Single by Miho Nakayama

from the album All for You
- Language: Japanese
- B-side: "Honki Demo..."
- Released: January 15, 1990
- Recorded: 1989
- Genre: J-pop
- Length: 4:53
- Label: King Records
- Composer: Ryō Asuka
- Lyricist: Ryo Asuka

Miho Nakayama singles chronology
| "Rosécolor" (1989) | "Midnight Taxi" (1990) | "Semi-sweet Magic" (1990) |

= Midnight Taxi (song) =

1990 single by Miho Nakayama

"Midnight Taxi" (ミッドナイト・タクシー, Middonaito Takushī) is the 17th single by Japanese entertainer Miho Nakayama. Written by Ryō Asuka, the single was released on January 15, 1990, by King Records.

==Background and release==
"Midnight Taxi" was Nakayama's final single to be released on 7" vinyl EP format. It was released to coincide with her Coming of Age Day.

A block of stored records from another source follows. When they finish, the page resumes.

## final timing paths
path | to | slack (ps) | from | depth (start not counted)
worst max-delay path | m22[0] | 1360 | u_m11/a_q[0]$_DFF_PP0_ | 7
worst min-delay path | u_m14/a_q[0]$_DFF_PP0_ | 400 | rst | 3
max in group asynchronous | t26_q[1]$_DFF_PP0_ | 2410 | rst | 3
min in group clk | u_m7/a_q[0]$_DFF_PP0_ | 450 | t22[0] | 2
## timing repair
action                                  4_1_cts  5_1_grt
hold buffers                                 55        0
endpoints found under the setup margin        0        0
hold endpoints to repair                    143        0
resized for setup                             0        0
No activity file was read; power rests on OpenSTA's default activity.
`src/rtl/div_req_ctrl.sv`:
```
// Request-side controller for the serial divider: conditions RV64 W-variant operands,
// issues one request at a time and buffers the sign-extended result for writeback.
module div_req_ctrl #(
  parameter int unsigned WIDTH         = 64,
  parameter int unsigned TRANS_ID_BITS = 3
) (
  input  logic                     clk_i,
  input  logic                     rst_ni,
  input  logic                     flush_i,
  input  logic                     req_valid_i,
  output logic                     req_ready_o,
  input  logic [TRANS_ID_BITS-1:0] req_id_i,
  input  logic [1:0]               req_op_i,
  input  logic                     req_word_i,
  input  logic [WIDTH-1:0]         req_a_i,
  input  logic [WIDTH-1:0]         req_b_i,
  output logic                     div_vld_o,
  input  logic                     div_rdy_i,
  output logic [TRANS_ID_BITS-1:0] div_id_o,
  output logic [1:0]               div_opcode_o,
  output logic [WIDTH-1:0]         div_op_a_o,
  output logic [WIDTH-1:0]         div_op_b_o,
  output logic                     div_flush_o,
  input  logic                     div_out_vld_i,
  output logic                     div_out_rdy_o,
  input  logic [TRANS_ID_BITS-1:0] div_id_i,
  input  logic [WIDTH-1:0]         div_res_i,
  output logic                     wb_valid_o,
  input  logic                     wb_ready_i,
  output logic [TRANS_ID_BITS-1:0] wb_id_o,
  output logic [WIDTH-1:0]         wb_result_o
);

  typedef enum logic [1:0] {
    S_IDLE  = 2'd0,
    S_ISSUE = 2'd1,
    S_WAIT  = 2'd2,
    S_RESP  = 2'd3
  } state_e;

  state_e                   r_state;
  state_e                   w_next;
  logic [TRANS_ID_BITS-1:0] r_id;
  logic [1:0]               r_op;
  logic                     r_word;
  logic [WIDTH-1:0]         r_a;
  logic [WIDTH-1:0]         r_b;
  logic [TRANS_ID_BITS-1:0] r_wb_id;
  logic [WIDTH-1:0]         r_wb_res;

  logic                     w_accept;
  logic                     w_capture;
  logic [WIDTH-1:0]         w_a_cond;
  logic [WIDTH-1:0]         w_b_cond;
  logic [WIDTH-1:0]         w_res_ext;

  function automatic logic [WIDTH-1:0] cond_op(input logic [WIDTH-1:0] v,
                                               input logic word,
                                               input logic sgn);
    if (!word)
      return v;
    return sgn ? {{(WIDTH-32){v[31]}}, v[31:0]} : {{(WIDTH-32){1'b0}}, v[31:0]};
  endfunction

  assign w_a_cond  = cond_op(req_a_i, req_word_i, req_op_i[0]);
  assign w_b_cond  = cond_op(req_b_i, req_word_i, req_op_i[0]);
  // RV64 W results are always sign-extended from bit 31, even for the unsigned variants.
  assign w_res_ext = cond_op(div_res_i, r_word, 1'b1);

  assign w_accept  = req_valid_i & req_ready_o;
  assign w_capture = div_out_vld_i & div_out_rdy_o;

  always_ff @(posedge clk_i or negedge rst_ni) begin
    if (!rst_ni)
      r_state <= S_IDLE;
    else
      r_state <= w_next;
  end

  always_comb begin
    w_next = r_state;
    if (flush_i) begin
      w_next = S_IDLE;
    end else begin
      case (r_state)
        S_IDLE:  if (req_valid_i)   w_next = S_ISSUE;
        S_ISSUE: if (div_rdy_i)     w_next = S_WAIT;
        S_WAIT:  if (div_out_vld_i) w_next = S_RESP;
        S_RESP:  if (wb_ready_i)    w_next = S_IDLE;
        default:                    w_next = S_IDLE;
      endcase
    end
  end

  always_comb begin
    req_ready_o   = 1'b0;
    div_vld_o     = 1'b0;
    div_out_rdy_o = 1'b0;
    wb_valid_o    = 1'b0;
    if (!flush_i) begin
      case (r_state)
        S_IDLE:  req_ready_o   = 1'b1;
        S_ISSUE: div_vld_o     = div_rdy_i;
        S_WAIT:  div_out_rdy_o = 1'b1;
        S_RESP:  wb_valid_o    = 1'b1;
        default: ;
      endcase
    end
  end

  always_ff @(posedge clk_i or negedge rst_ni) begin
    if (!rst_ni) begin
      r_id     <= '0;
      r_op     <= '0;
      r_word   <= 1'b0;
      r_a      <= '0;
      r_b      <= '0;
      r_wb_id  <= '0;
      r_wb_res <= '0;
    end else if (flush_i) begin
      r_wb_id  <= '0;
      r_wb_res <= '0;
    end else begin
      if (w_accept) begin
        r_id   <= req_id_i;
        r_op   <= req_op_i;
        r_word <= req_word_i;
        r_a    <= w_a_cond;
        r_b    <= w_b_cond;
      end
      if (w_capture) begin
        r_wb_id  <= div_id_i;
        r_wb_res <= w_res_ext;
      end
    end
  end

  assign div_id_o     = r_id;
  assign div_opcode_o = r_op;
  assign div_op_a_o   = r_a;
  assign div_op_b_o   = r_b;
  assign div_flush_o  = flush_i;
  assign wb_id_o      = r_wb_id;
  assign wb_result_o  = r_wb_res;

  a_id_match: assert property (@(posedge clk_i) disable iff (!rst_ni)
    (r_state == S_WAIT && div_out_vld_i && !flush_i) |-> (div_id_i == r_id));

endmodule
```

"Midnight Taxi" became Nakayama's sixth No. 1 on Oricon's weekly singles chart. It sold over 181,000 copies and was certified Gold by the RIAJ.

==Track listing==
All songs are written by Ryō Asuka and arranged by Tomoji Sogawa.

7" single
| No. | Title | Length |
|---|---|---|
| 1. | "Midnight Taxi" | 4:53 |
| 2. | "Honki Demo..." ((本気でも…; "Seriously...")) | 5:10 |

==Charts==
Weekly charts

| Chart (1990) | Peak position |
|---|---|
| Oricon Weekly Singles Chart | 1 |
| Uta no Top Ten | 2 |

Year-end charts

| Chart (1990) | Peak position |
|---|---|
| Oricon Year-End Chart | 63 |

== Certification ==

| Region | Certification | Certified units/sales |
| Japan (RIAJ) | Gold | 200,000^{^} |
^{^} Shipments figures based on certification alone.